Bernard Soubry is a climate researcher, baker, and bike mechanic who lives and works between Montréal; Halifax, Nova Scotia; and Oxford, UK. A former farmer, he is completing a doctorate about how food systems adapt to climate change at the University of Oxford’s Environmental Change Institute. His poems have previously been published in RISE and in other places. His technical writing about UN-level environmental negotiations occasionally appears in the Earth Negotiations Bulletin.

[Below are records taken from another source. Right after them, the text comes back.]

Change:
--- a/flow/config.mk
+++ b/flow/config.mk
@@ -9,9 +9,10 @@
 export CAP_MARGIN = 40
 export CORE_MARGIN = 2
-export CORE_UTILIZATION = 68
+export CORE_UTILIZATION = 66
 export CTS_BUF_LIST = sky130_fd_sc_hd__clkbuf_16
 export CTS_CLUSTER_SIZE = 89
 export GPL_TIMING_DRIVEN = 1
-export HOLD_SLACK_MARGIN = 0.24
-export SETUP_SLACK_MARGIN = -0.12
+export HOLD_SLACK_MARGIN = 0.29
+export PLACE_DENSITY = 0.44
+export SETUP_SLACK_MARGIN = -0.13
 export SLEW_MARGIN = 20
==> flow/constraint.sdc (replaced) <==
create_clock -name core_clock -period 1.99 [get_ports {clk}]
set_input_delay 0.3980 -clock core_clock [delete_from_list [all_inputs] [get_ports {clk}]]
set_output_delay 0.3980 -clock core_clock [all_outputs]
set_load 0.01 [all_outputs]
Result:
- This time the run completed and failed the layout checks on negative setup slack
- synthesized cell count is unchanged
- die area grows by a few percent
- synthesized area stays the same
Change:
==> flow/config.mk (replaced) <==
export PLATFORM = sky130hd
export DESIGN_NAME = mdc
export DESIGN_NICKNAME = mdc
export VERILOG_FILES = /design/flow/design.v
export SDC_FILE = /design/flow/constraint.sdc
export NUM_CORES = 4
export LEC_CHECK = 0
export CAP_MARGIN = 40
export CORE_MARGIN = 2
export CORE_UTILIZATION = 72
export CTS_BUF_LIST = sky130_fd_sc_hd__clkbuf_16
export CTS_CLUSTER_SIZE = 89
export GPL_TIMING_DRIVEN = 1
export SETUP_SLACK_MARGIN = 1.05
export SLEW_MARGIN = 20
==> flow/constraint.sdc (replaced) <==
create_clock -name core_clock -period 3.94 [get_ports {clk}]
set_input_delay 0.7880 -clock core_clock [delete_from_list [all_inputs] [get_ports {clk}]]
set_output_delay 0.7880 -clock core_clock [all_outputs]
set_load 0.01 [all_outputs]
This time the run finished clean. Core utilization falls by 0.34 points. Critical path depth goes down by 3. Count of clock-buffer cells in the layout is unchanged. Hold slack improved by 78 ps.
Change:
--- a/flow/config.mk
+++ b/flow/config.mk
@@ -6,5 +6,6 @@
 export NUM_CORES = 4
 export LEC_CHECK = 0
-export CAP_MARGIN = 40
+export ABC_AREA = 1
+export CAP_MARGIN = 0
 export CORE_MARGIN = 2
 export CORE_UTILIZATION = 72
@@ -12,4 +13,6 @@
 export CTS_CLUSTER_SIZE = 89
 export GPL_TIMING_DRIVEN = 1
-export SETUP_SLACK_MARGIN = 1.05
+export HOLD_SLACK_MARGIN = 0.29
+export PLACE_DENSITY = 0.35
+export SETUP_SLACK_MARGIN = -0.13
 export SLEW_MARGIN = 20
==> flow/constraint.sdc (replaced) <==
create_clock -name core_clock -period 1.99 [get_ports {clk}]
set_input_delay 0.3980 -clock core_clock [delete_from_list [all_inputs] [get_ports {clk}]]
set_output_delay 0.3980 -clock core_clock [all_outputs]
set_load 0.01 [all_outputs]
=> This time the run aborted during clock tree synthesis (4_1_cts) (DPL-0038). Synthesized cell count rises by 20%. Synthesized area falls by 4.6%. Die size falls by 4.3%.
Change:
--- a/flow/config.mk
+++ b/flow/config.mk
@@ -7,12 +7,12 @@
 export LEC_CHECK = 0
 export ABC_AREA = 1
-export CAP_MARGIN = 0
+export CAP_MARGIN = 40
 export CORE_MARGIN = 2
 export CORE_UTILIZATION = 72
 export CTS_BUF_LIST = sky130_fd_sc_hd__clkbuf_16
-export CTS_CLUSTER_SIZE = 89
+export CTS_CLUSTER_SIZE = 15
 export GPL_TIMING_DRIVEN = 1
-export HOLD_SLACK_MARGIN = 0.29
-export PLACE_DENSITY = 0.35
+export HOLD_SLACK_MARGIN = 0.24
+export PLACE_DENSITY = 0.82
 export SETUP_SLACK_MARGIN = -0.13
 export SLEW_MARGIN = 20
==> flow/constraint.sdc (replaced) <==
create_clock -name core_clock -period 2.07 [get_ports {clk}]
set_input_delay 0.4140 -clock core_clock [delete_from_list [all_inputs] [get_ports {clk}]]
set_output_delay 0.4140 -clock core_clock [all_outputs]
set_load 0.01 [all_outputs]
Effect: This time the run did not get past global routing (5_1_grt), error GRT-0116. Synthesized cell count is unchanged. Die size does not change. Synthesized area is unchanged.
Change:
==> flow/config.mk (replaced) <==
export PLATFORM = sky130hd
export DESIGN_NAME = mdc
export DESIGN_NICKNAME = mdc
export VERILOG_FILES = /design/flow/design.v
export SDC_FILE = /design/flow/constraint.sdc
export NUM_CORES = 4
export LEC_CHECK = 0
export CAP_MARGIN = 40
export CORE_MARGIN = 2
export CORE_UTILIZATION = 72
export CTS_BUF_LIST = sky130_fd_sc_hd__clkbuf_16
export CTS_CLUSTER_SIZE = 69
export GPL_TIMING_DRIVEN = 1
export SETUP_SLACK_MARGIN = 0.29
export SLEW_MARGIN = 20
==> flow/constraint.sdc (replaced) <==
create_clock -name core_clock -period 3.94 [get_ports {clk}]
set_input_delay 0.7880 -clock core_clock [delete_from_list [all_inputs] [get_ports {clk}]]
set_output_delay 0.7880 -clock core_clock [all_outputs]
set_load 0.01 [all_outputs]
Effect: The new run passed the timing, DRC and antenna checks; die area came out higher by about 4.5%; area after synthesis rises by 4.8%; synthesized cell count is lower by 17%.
## adc_mul
module adc_mul                   
(
    input  logic         clk_i,                                                
    input  logic         rst_i,                                                
    input  logic [11:0]  x_i,                                                  
    input  logic [11:0]  y_i,                                                  
    input  logic [11:0]  z_i,                                                  
    output logic [11:0]  fp_o                                                  
);
clock: 150.0 ns
lec_check: 0
cap_margin: 20
cell_pad_in_sites_detail_placement: 2
cell_pad_in_sites_global_placement: 3
core_margin: 7
core_utilization: 40
gpl_timing_driven: 0
max_routing_layer: met5
min_routing_layer: met2
setup_slack_margin: 5.0
slew_margin: 15
tns_end_percent: 60
run.sh (not shown) runs the stock make flow with config.mk's settings and CLKGATE_MAP_FILE=.
Next try:
- CELL_PAD_IN_SITES_DETAIL_PLACEMENT: 2 -> not set
- CELL_PAD_IN_SITES_GLOBAL_PLACEMENT: 3 -> not set
- CORE_MARGIN: 7 -> 2
- GPL_TIMING_DRIVEN: 0 -> not set
- MAX_ROUTING_LAYER: met5 -> not set
- MIN_ROUTING_LAYER: met2 -> not set
- SETUP_SLACK_MARGIN: 5.0 -> not set
- SLEW_MARGIN: 15 -> 20
- TNS_END_PERCENT: 60 -> not set
- clock period: 150.0 -> 91.8 ns (I/O delays scaled with it)
Synthesized cell count does not change.
Count of clock-buffer cells in the layout does not change.
Via count goes down by 28%.
Register-to-register slack is worse by 13 ns.
First-iteration DRC count goes down by 62%.
Maximum frequency goes up by 51%.
Wire length goes down by 21%.
Cell count goes up by 2.2%.
Non-clock buffer count goes up by 194.
Next try:
- CELL_PAD_IN_SITES_DETAIL_PLACEMENT: not set -> 1
- HOLD_SLACK_MARGIN: not set -> 0.27
- MIN_ROUTING_LAYER: not set -> met2
- TNS_END_PERCENT: not set -> 60
- clock period: 91.8 -> 95.0 ns (I/O delays scaled with it)
Now the flow finished with max-capacitance violations, max-slew violations left.
Synthesized area is unchanged.
Global-route usage increases by 20 points.
Routed wire length increases by about a fifth.
Cell area is about the same.
Non-clock buffer count decreases by 23.
Synthesized cell count stays the same.
Next try:
- ABC_AREA: not set -> 1
- CELL_PAD_IN_SITES_DETAIL_PLACEMENT: 1 -> not set
- CORE_UTILIZATION: 40 -> 18
- CTS_CLUSTER_DIAMETER: not set -> 127
- CTS_CLUSTER_SIZE: not set -> 16
- TNS_END_PERCENT: 60 -> 30
Result:
- The changed run finished with timing, DRC and antenna clean
- cell area increases by a few percent
- global-route usage decreases by 28 points
- final cell count increases by well over a third
- first-iteration DRC count increases by a few percent
- worst hold slack barely changes
- via count increases by a few percent
- utilization decreases by 26 points
- clock skew barely changes
- wire length decreases by roughly a tenth
- count of clock-buffer cells in the layout decreases by 3
Next try:
- CORE_UTILIZATION: 18 -> 40
- CTS_CLUSTER_SIZE: 16 -> not set
- HOLD_SLACK_MARGIN: 0.27 -> 0.19
- MIN_ROUTING_LAYER: met2 -> not set
- TNS_END_PERCENT: 30 -> not set
Synthesized area stays the same.
Cell area shrinks by a few percent.
Flip-flop count is unchanged.
Next try:
- CORE_UTILIZATION: 40 -> 72
- CTS_CLUSTER_DIAMETER: 127 -> not set
- HOLD_SLACK_MARGIN: 0.19 -> not set
- clock period: 95.0 -> 106.0 ns (I/O delays scaled with it)
The changed run ran to the end with no violations.
Routed wire length fell by 7.6%.
Synthesized cell count is unchanged.
Final area came out lower by 2.0%.
Global-route usage goes up by 15 points.
Worst setup slack improved by 9.5 ns.
Die area decreases by 44%.
Non-clock buffer count goes down by 4.
Clock-buffer cell count decreases by 3.


Starting RTL as in the previous note.
Design adc_mul, start of the top module:
module adc_mul                   
(
    input  logic         clk_i,                                                
    input  logic         rst_i,                                                
    input  logic [11:0]  x_i,                                                  
    input  logic [11:0]  y_i,                                                  
    input  logic [11:0]  z_i,                                                  
    output logic [11:0]  fp_o                                                  
);
clock: 150.0 ns
lec_check: 0
cap_margin: 0
cell_pad_in_sites_detail_placement: 2
cell_pad_in_sites_global_placement: 2
core_margin: 7
core_utilization: 40
gpl_timing_driven: 0
max_routing_layer: met5
min_routing_layer: met2
setup_slack_margin: 5.0
slew_margin: 40
tns_end_percent: 60
Next try:
==> flow/config.mk (replaced) <==
export PLATFORM = sky130hd
export DESIGN_NAME = adc_mul
export DESIGN_NICKNAME = adc_mul
export VERILOG_FILES = /design/flow/design.v
export SDC_FILE = /design/flow/constraint.sdc
export NUM_CORES = 4
export LEC_CHECK = 0
export CAP_MARGIN = 15
export CORE_MARGIN = 2
export CORE_UTILIZATION = 72
export SLEW_MARGIN = 20
==> flow/constraint.sdc (replaced) <==
create_clock -name core_clock -period 80.5 [get_ports {clk_i}]
set_input_delay 16.1000 -clock core_clock [delete_from_list [all_inputs] [get_ports {clk_i}]]
set_output_delay 16.1000 -clock core_clock [all_outputs]
set_load 0.01 [all_outputs]
- The changed run stopped in clock tree synthesis (4_1_cts) (DPL-0038)
- synthesized cell count is unchanged
- area after synthesis stays the same
- die size went down by 47%
Next try:
--- a/flow/config.mk
+++ b/flow/config.mk
@@ -7,0 +8 @@
+export ABC_AREA = 1
@@ -10,0 +12,2 @@
+export CTS_CLUSTER_DIAMETER = 304
+export CTS_CLUSTER_SIZE = 22
=> The new run completed without violations. Die size grows by a little under a tenth. Area after synthesis went up by a little under a tenth. Synthesized cell count increases by a quarter to a third.
Next try:
--- a/flow/config.mk
+++ b/flow/config.mk
@@ -9,0 +10 @@
+export CORE_ASPECT_RATIO = 0.74
@@ -12,2 +13,3 @@
-export CTS_CLUSTER_DIAMETER = 304
-export CTS_CLUSTER_SIZE = 22
+export CTS_CLUSTER_DIAMETER = 374
+export CTS_CLUSTER_SIZE = 95
+export SETUP_SLACK_MARGIN = 1.93
@@ -14,0 +17 @@
+export TNS_END_PERCENT = 15
==> flow/constraint.sdc (replaced) <==
create_clock -name core_clock -period 37.4 [get_ports {clk_i}]
set_input_delay 7.4800 -clock core_clock [delete_from_list [all_inputs] [get_ports {clk_i}]]
set_output_delay 7.4800 -clock core_clock [all_outputs]
set_load 0.01 [all_outputs]
Now the flow failed in clock tree synthesis (4_1_cts) with DPL-0038.
Synthesized area stays the same.
Synthesized cell count stays the same.
Die size barely changes.
Next try:
--- a/flow/config.mk
+++ b/flow/config.mk
@@ -9 +9 @@
-export CAP_MARGIN = 15
+export CAP_MARGIN = 0
@@ -13,3 +13,3 @@
-export CTS_CLUSTER_DIAMETER = 374
-export CTS_CLUSTER_SIZE = 95
-export SETUP_SLACK_MARGIN = 1.93
+export CTS_CLUSTER_DIAMETER = 118
+export CTS_CLUSTER_SIZE = 10
+export PLACE_DENSITY_LB_ADDON = 0.02
@@ -17 +16,0 @@
-export TNS_END_PERCENT = 15
==> flow/constraint.sdc (replaced) <==
create_clock -name core_clock -period 71.3 [get_ports {clk_i}]
set_input_delay 14.2600 -clock core_clock [delete_from_list [all_inputs] [get_ports {clk_i}]]
set_output_delay 14.2600 -clock core_clock [all_outputs]
set_load 0.01 [all_outputs]
Result: The new run produced a clean layout. Area after synthesis does not change. Die area stays the same. Synthesized cell count is unchanged.
Next try:
==> flow/config.mk (replaced) <==
export PLATFORM = sky130hd
export DESIGN_NAME = adc_mul
export DESIGN_NICKNAME = adc_mul
export VERILOG_FILES = /design/flow/design.v
export SDC_FILE = /design/flow/constraint.sdc
export NUM_CORES = 4
export LEC_CHECK = 0
export CAP_MARGIN = 20
export CORE_MARGIN = 2
export CORE_UTILIZATION = 40
export SLEW_MARGIN = 20
==> flow/constraint.sdc (replaced) <==
create_clock -name core_clock -period 95.0 [get_ports {clk_i}]
set_input_delay 19.0000 -clock core_clock [delete_from_list [all_inputs] [get_ports {clk_i}]]
set_output_delay 19.0000 -clock core_clock [all_outputs]
set_load 0.01 [all_outputs]
Area after synthesis falls by 7.5%.
Cell area falls by 7.3%.
Setup slack gains 2.0 ns.


adc_mul again, from the RTL that the note above started with.
==> flow/design.v (excerpt) <==
module adc_mul                   
(
    input  logic         clk_i,                                                
    input  logic         rst_i,                                                
    input  logic [11:0]  x_i,                                                  
    input  logic [11:0]  y_i,                                                  
    input  logic [11:0]  z_i,                                                  
    output logic [11:0]  fp_o                                                  
);
Settings: LEC_CHECK=0, ABC_AREA=1, CAP_MARGIN=20, CELL_PAD_IN_SITES_DETAIL_PLACEMENT=0, CORE_ASPECT_RATIO=1.48, CORE_MARGIN=2, CORE_UTILIZATION=54, GPL_TIMING_DRIVEN=0, PLACE_DENSITY_LB_ADDON=0.06, SETUP_SLACK_MARGIN=-2.0, SLEW_MARGIN=0; clock period 57.6 ns.
The starting point finished but failed the layout checks on setup timing.
Change:
Settings changed: CELL_PAD_IN_SITES_DETAIL_PLACEMENT 0 to 1, CELL_PAD_IN_SITES_GLOBAL_PLACEMENT from default to 3, CORE_MARGIN 2 to 10, CORE_UTILIZATION 54 to 18.
The changed run produced a layout that fails on setup timing.
Routed wire length increases by 28%.
Non-clock buffer count decreases by 374.
Design area decreases by 0.78%.
Synthesized cell count does not change.
Die area increases to 3.1 times its value.
Setup slack is worse by 2.4 ns.


Starting RTL as in the previous note.
clock: 95.0 ns
lec_check: 0
cap_margin: 20
cell_pad_in_sites_global_placement: 1
core_aspect_ratio: 1.86
core_margin: 2
core_utilization: 40
cts_cluster_size: 98
hold_slack_margin: -0.07
slew_margin: 0
Rerun with:
==> flow/config.mk (replaced) <==
export PLATFORM = sky130hd
export DESIGN_NAME = adc_mul
export DESIGN_NICKNAME = adc_mul
export VERILOG_FILES = /design/flow/design.v
export SDC_FILE = /design/flow/constraint.sdc
export NUM_CORES = 4
export LEC_CHECK = 0
export ABC_AREA = 1
export CAP_MARGIN = 20
export CORE_MARGIN = 2
export CORE_UTILIZATION = 58
export SLEW_MARGIN = 20
==> flow/constraint.sdc (replaced) <==
create_clock -name core_clock -period 77.7 [get_ports {clk_i}]
set_input_delay 15.5400 -clock core_clock [delete_from_list [all_inputs] [get_ports {clk_i}]]
set_output_delay 15.5400 -clock core_clock [all_outputs]
set_load 0.01 [all_outputs]
The changed run went through all stages and came out clean.
Wire length fell by 11%.
Flip-flop count does not change.
Register-to-register slack gains 1.0 ns.
Design area rose by 1.6%.
Via count rose by 9.0%.
Final cell count rose by 15%.
Maximum frequency rose by 25%.
Sequential share of layout area fell by 0.10 points.
Rerun with:
--- a/flow/config.mk
+++ b/flow/config.mk
@@ -7,3 +7,2 @@
 export LEC_CHECK = 0
-export ABC_AREA = 1
 export CAP_MARGIN = 20
==> flow/constraint.sdc (replaced) <==
create_clock -name core_clock -period 50.2 [get_ports {clk_i}]
set_input_delay 10.0400 -clock core_clock [delete_from_list [all_inputs] [get_ports {clk_i}]]
set_output_delay 10.0400 -clock core_clock [all_outputs]
set_load 0.01 [all_outputs]
Outcome:
- Now the flow produced a layout that fails on negative setup slack
- routed wire length grows by 14%
- worst hold slack gains 0.017 ns
- area after synthesis shrinks by 7.5%
Rerun with:
--- a/flow/config.mk
+++ b/flow/config.mk
@@ -7,5 +7,9 @@
 export LEC_CHECK = 0
+export ABC_AREA = 1
 export CAP_MARGIN = 20
 export CORE_MARGIN = 2
-export CORE_UTILIZATION = 58
+export CORE_UTILIZATION = 70
+export CTS_CLUSTER_DIAMETER = 246
+export CTS_CLUSTER_SIZE = 17
+export HOLD_SLACK_MARGIN = -0.08
 export SLEW_MARGIN = 20
==> flow/constraint.sdc (replaced) <==
create_clock -name core_clock -period 59.0 [get_ports {clk_i}]
set_input_delay 11.8000 -clock core_clock [delete_from_list [all_inputs] [get_ports {clk_i}]]
set_output_delay 11.8000 -clock core_clock [all_outputs]
set_load 0.01 [all_outputs]
Now the flow aborted during clock tree synthesis (DPL-0038).
Synthesized area grows by 8.1%.
Synthesized cell count rose by 28%.
Die area drops by about 10%.
Rerun with:
==> flow/config.mk (replaced) <==
export PLATFORM = sky130hd
export DESIGN_NAME = adc_mul
export DESIGN_NICKNAME = adc_mul
export VERILOG_FILES = /design/flow/design.v
export SDC_FILE = /design/flow/constraint.sdc
export NUM_CORES = 4
export LEC_CHECK = 0
export CAP_MARGIN = 20
export CORE_MARGIN = 2
export CORE_UTILIZATION = 67
export MAX_ROUTING_LAYER = met4
export SLEW_MARGIN = 20
==> flow/constraint.sdc (replaced) <==
create_clock -name core_clock -period 84.4 [get_ports {clk_i}]
set_input_delay 16.8800 -clock core_clock [delete_from_list [all_inputs] [get_ports {clk_i}]]
set_output_delay 16.8800 -clock core_clock [all_outputs]
set_load 0.01 [all_outputs]
Effect: The new run ran to the end with violations: negative setup slack; die area went down by 3.3%; synthesized cell count came out lower by 22%; synthesized area falls by about 7.5%.
Rerun with:
--- a/flow/config.mk
+++ b/flow/config.mk
@@ -7,6 +7,8 @@
 export LEC_CHECK = 0
+export ABC_AREA = 1
 export CAP_MARGIN = 20
 export CORE_MARGIN = 2
-export CORE_UTILIZATION = 67
-export MAX_ROUTING_LAYER = met4
+export CORE_UTILIZATION = 64
+export CTS_CLUSTER_SIZE = 95
 export SLEW_MARGIN = 20
+export TNS_END_PERCENT = 15
==> flow/constraint.sdc (replaced) <==
create_clock -name core_clock -period 37.4 [get_ports {clk_i}]
set_input_delay 7.4800 -clock core_clock [delete_from_list [all_inputs] [get_ports {clk_i}]]
set_output_delay 7.4800 -clock core_clock [all_outputs]
set_load 0.01 [all_outputs]
The new run failed in global routing.
Die size rises by about 13%.
Area after synthesis increases by 8.1%.
Synthesized cell count went up by 28%.
==> flow/design.v (excerpt) <==
module ARM_SingleCycle_CPU
	#(parameter	BusWidth	= 32)
	(input logic		i_CLK, i_RESET,
	input logic[(BusWidth - 1):0]	i_Instr,
	output logic[(BusWidth - 1):0]	o_PC,
	output logic[(BusWidth - 1):0]	o_Data_Address,
	output logic					o_Mem_Write,
	output logic[(BusWidth - 1):0]	o_Write_Data,
	input logic[(BusWidth - 1):0]	i_Read_Data);
==> flow/config.mk <==
export PLATFORM = sky130hd
export DESIGN_NAME = ARM_SingleCycle_CPU
export DESIGN_NICKNAME = ARM_SingleCycle_CPU
export VERILOG_FILES = /design/flow/design.v
export SDC_FILE = /design/flow/constraint.sdc
export NUM_CORES = 4
export LEC_CHECK = 0
export ABC_AREA = 1
export CAP_MARGIN = 20
export CORE_MARGIN = 2
export CORE_UTILIZATION = 57
export CTS_CLUSTER_SIZE = 75
export PLACE_DENSITY_LB_ADDON = 0.12
export SLEW_MARGIN = 20
==> flow/constraint.sdc <==
create_clock -name core_clock -period 7.49 [get_ports {i_CLK}]
set_input_delay 1.4980 -clock core_clock [delete_from_list [all_inputs] [get_ports {i_CLK}]]
set_output_delay 1.4980 -clock core_clock [all_outputs]
set_load 0.01 [all_outputs]
run.sh (not shown) runs the stock make flow with config.mk's settings and CLKGATE_MAP_FILE=.
The starting point completed and failed the layout checks on setup timing.
==> next run, changes <==
- ABC_AREA: 1 -> 0
- CAP_MARGIN: 20 -> 15
- CELL_PAD_IN_SITES_GLOBAL_PLACEMENT: default -> 1
- CORE_ASPECT_RATIO: default -> 0.88
- CORE_UTILIZATION: 57 -> 61
- CTS_CLUSTER_SIZE: 75 -> 57
- GPL_ROUTABILITY_DRIVEN: default -> 1
- GPL_TIMING_DRIVEN: default -> 1
- HOLD_SLACK_MARGIN: default -> -0.07
- PLACE_DENSITY_LB_ADDON: 0.12 -> default
- SETUP_SLACK_MARGIN: default -> 1.94
- SLEW_MARGIN: 20 -> 5
- TNS_END_PERCENT: default -> 5
Result:
- The changed run did not get past global routing (5_1_grt) (GRT-0232)
- synthesized cell count decreases by about 30%
- area after synthesis went down by 10%
- die size went down by about 16%
==> next run, changes <==
- CORE_ASPECT_RATIO: 0.88 -> 1.12
- CORE_UTILIZATION: 61 -> 51
- CTS_CLUSTER_SIZE: 57 -> 73
- PLACE_DENSITY_LB_ADDON: default -> 0.2
- SETUP_SLACK_MARGIN: 1.94 -> default
- SLEW_MARGIN: 5 -> 20
- TNS_END_PERCENT: 5 -> default
- clock period: 7.49 -> 8.15 ns (I/O delays scaled with it)
What happened: With this change the flow produced a layout that fails on setup timing; die size rose by about a fifth; synthesized area is unchanged; synthesized cell count stays the same.
==> next run, changes <==
- CORE_ASPECT_RATIO: 1.12 -> 0.88
- CORE_UTILIZATION: 51 -> 58
- CTS_CLUSTER_SIZE: 73 -> 57
- PLACE_DENSITY_LB_ADDON: 0.2 -> default
- clock period: 8.15 -> 7.49 ns (I/O delays scaled with it)
After rerunning: With this change the flow finished but fails on capacitance limit, slew limit, setup timing. Clock power goes up by a little under a tenth. Total power is higher by roughly a tenth. Global-route usage grows by 7.3 points. Utilization goes up by 11 points. Clock-buffer cell count shrinks by 9. Combinational power rose by about a fifth. Via count rises by a little under a tenth. Worst hold slack degrades by 4.2 ps. Sequential share of layout area goes down by 0.40 points. Worst setup slack got worse by 1200 ps. Critical path depth does not change.
==> next run, changes <==
- SETUP_SLACK_MARGIN: default -> 1.94
- SLEW_MARGIN: 20 -> 5
After rerunning: The new run stopped in global routing (5_1_grt) on GRT-0232. Die size stays the same. Synthesized area is unchanged. Synthesized cell count does not change.
==> next run, changes <==
- ABC_AREA: 0 -> default
- CAP_MARGIN: 15 -> 20
- CELL_PAD_IN_SITES_GLOBAL_PLACEMENT: 1 -> default
- CORE_ASPECT_RATIO: 0.88 -> default
- CORE_UTILIZATION: 58 -> 55
- CTS_CLUSTER_SIZE: 57 -> 69
- GPL_ROUTABILITY_DRIVEN: 1 -> default
- GPL_TIMING_DRIVEN: 1 -> default
- HOLD_SLACK_MARGIN: -0.07 -> default
- PLACE_DENSITY: default -> 0.6
- SETUP_SLACK_MARGIN: 1.94 -> default
- SLEW_MARGIN: 5 -> 20
What happened: Now the flow finished but fails on setup timing; die size went up by 5.4%; area after synthesis does not change; synthesized cell count does not change.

Lisa Szabo-Jones, a photographer, writer, walker, scholar, and educator, grew up by the Salish Sea. She co-founded The Goose: A Journal of Arts, Environment, and Culture in Canada. She is a Co-Editor of the edited collections Activating the Heart and Sustaining the West and of an ARIEL special issue, Postcolonial Ecocriticism among Settler-Colonial Nations. She is published in Canadian Literature, ISLE, Alternatives Journal, ESC, and Greening the Maple.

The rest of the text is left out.